Ticket 16947

Summary: MaxRSS and other values missing from the dbd
Product: Slurm Reporter: hpc-admin
Component: slurmdbdAssignee: Albert Gil <albert.gil>
Status: RESOLVED INFOGIVEN QA Contact:
Severity: 4 - Minor Issue    
Priority: ---    
Version: 22.05.9   
Hardware: Linux   
OS: Linux   
Site: Ghent Alineos Sites: ---
Atos/Eviden Sites: --- Confidential Site: ---
Coreweave sites: --- Cray Sites: ---
DS9 clusters: --- HPCnow Sites: ---
HPE Sites: --- IBM Sites: ---
NOAA SIte: --- OCF Sites: ---
Recursion Pharma Sites: --- SFW Sites: ---
SNIC sites: --- Linux Distro: ---
Machine Name: CLE Version:
Version Fixed: Target Release: ---
DevPrio: --- Emory-Cloud Sites: ---
Attachments: slurm config

Description hpc-admin 2023-06-13 05:46:06 MDT
Created attachment 30743 [details]
slurm config

Hi,

We have 

JobAcctGatherFrequency=task=30
JobAcctGatherType=jobacct_gather/cgroup

set in our config, but if I request e.g., MaxRSS, it is empty (or 0):

[root@masterdb01 ~]# sacct --clusters all -j 16972183 -o MaxRSS
    MaxRSS
----------

         0
         0


I am likely missing something, so I'm not sure what.
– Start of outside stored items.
[config.mk]
export PLATFORM = sky130hd
export DESIGN_NAME = snn_timestep_sequencer
export DESIGN_NICKNAME = d
export VERILOG_FILES = /design/src/rtl/snn_seq_pkg.sv /design/src/rtl/idle_qualifier.sv /design/src/rtl/snn_timestep_sequencer.sv
export SDC_FILE = /design/constraint.sdc
export NUM_CORES = 1
export LEC_CHECK = 0
export CELL_PAD_IN_SITES_DETAIL_PLACEMENT = 1
export CELL_PAD_IN_SITES_GLOBAL_PLACEMENT = 1
export CORE_ASPECT_RATIO = 1.25
export CORE_MARGIN = 2
export CORE_UTILIZATION = 43
export CTS_BUF_LIST = sky130_fd_sc_hd__clkbuf_4
export DETAILED_ROUTE_END_ITERATION = 16
export PLACE_DENSITY = 0.87
export REMOVE_ABC_BUFFERS = 1
export SYNTH_ARGS = -nofsm -noshare
export SYNTH_HDL_FRONTEND = slang
export SYNTH_SLANG_ARGS = --single-unit
[constraint.sdc]
create_clock -name clk -period 5.6 [get_ports clk]
set_clock_uncertainty 0.15 [all_clocks]
set_input_delay 0.56 -clock clk [delete_from_list [all_inputs] [get_ports clk]]
set_output_delay 0.56 -clock clk [all_outputs]
set_load 0.01 [all_outputs]
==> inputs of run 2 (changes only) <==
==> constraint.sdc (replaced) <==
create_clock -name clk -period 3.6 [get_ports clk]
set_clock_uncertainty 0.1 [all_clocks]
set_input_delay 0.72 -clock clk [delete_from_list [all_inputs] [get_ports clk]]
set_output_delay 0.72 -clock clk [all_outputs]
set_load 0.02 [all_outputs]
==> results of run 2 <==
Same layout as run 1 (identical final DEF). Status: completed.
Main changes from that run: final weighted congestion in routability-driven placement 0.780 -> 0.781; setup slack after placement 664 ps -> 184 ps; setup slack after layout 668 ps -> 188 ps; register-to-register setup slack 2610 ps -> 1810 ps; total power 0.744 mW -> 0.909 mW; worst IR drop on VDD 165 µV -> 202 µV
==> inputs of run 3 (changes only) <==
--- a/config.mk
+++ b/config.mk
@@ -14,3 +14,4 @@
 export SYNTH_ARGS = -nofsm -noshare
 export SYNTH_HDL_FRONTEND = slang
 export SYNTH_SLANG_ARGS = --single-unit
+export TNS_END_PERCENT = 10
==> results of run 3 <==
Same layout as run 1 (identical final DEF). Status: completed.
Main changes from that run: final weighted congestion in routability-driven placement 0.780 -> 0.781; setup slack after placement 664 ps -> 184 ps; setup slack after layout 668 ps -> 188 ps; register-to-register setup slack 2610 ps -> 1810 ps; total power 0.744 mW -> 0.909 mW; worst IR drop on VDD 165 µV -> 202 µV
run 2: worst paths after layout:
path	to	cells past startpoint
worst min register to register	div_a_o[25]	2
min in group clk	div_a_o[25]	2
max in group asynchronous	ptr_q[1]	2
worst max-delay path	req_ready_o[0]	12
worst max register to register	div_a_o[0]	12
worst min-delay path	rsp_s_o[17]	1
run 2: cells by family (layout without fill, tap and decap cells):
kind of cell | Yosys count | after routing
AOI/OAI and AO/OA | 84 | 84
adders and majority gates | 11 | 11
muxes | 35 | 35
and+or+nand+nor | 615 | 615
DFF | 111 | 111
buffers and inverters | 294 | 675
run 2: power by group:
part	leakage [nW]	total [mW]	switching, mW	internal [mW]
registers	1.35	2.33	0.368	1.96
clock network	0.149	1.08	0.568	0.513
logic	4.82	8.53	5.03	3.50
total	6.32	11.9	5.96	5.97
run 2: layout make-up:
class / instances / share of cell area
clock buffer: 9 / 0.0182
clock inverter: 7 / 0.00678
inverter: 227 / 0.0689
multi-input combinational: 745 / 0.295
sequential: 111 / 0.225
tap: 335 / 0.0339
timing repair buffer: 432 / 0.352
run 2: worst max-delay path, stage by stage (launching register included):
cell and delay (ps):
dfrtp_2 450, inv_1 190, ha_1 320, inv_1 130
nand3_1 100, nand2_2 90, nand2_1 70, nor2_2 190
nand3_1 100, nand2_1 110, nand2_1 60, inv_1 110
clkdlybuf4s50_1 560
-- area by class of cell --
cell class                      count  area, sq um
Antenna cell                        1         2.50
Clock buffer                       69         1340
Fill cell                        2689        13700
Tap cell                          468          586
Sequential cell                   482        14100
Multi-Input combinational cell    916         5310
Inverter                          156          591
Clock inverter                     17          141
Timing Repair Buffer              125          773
File: config.mk
export PLATFORM = sky130hd
export DESIGN_NAME = execute_stage
export DESIGN_NICKNAME = d
export VERILOG_FILES = /design/src/rtl/execute_stage.sv
export SDC_FILE = /design/constraint.sdc
export NUM_CORES = 1
export LEC_CHECK = 0
export CORE_UTILIZATION = 30
export DETAILED_ROUTE_END_ITERATION = 8
export GPL_TIMING_DRIVEN = 0
export PLACE_DENSITY = 0.49
export SYNTH_ARGS = -nofsm -noshare
export SYNTH_HDL_FRONTEND = slang
export SYNTH_SLANG_ARGS = --single-unit
File: constraint.sdc
create_clock -name clk -period 9.8 [get_ports clk]
set_input_delay 2.45 -clock clk [delete_from_list [all_inputs] [get_ports clk]]
set_output_delay 2.45 -clock clk [all_outputs]
set_load 0.01 [all_outputs]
Could you provide some pointers?

Kind regards,
-- Andy
Comment 1 Albert Gil 2023-06-14 01:07:43 MDT
Hi Andy,

Your config seems correct.
Are you getting MaxRSS=0 in all jobs, or only on this one?
Could you attach the output of this command:

$ sacct -p --clusters all -j 16972183 -o JobID,Start,Elapsed,State,MaxRSS,AveRSS,ReqTRES,AllocTRES,NodeList

Also, could you attach the slurmctld logs of the Start date?
And the slurmd logs of the nodelist in the same date?

Thanks,
Albert
Comment 2 hpc-admin 2023-06-14 06:51:38 MDT
Hi Albert,

The output:

JobID|Start|Elapsed|State|MaxRSS|AveRSS|ReqTRES|AllocTRES|NodeList|
16972183|2023-06-13T12:43:36|00:00:06|COMPLETED|||billing=2,cpu=1,mem=6G,node=1|billing=2,cpu=1,mem=6G,node=1|node3212.victini.os|
16972183.batch|2023-06-13T12:43:36|00:00:06|COMPLETED|0|0||cpu=1,mem=6G,node=1|node3212.victini.os|
16972183.extern|2023-06-13T12:43:36|00:00:06|COMPLETED|0|0||billing=2,cpu=1,mem=6G,node=1|node3212.victini.os|


I am going to try and find the logs :)

This is a random job I picked, but I had lots. I guess I found the issue when comparing what your command gives for other jobs. I should not use --allocations, but rather grep on .batch.


Problem solved, thank you.

-- Andy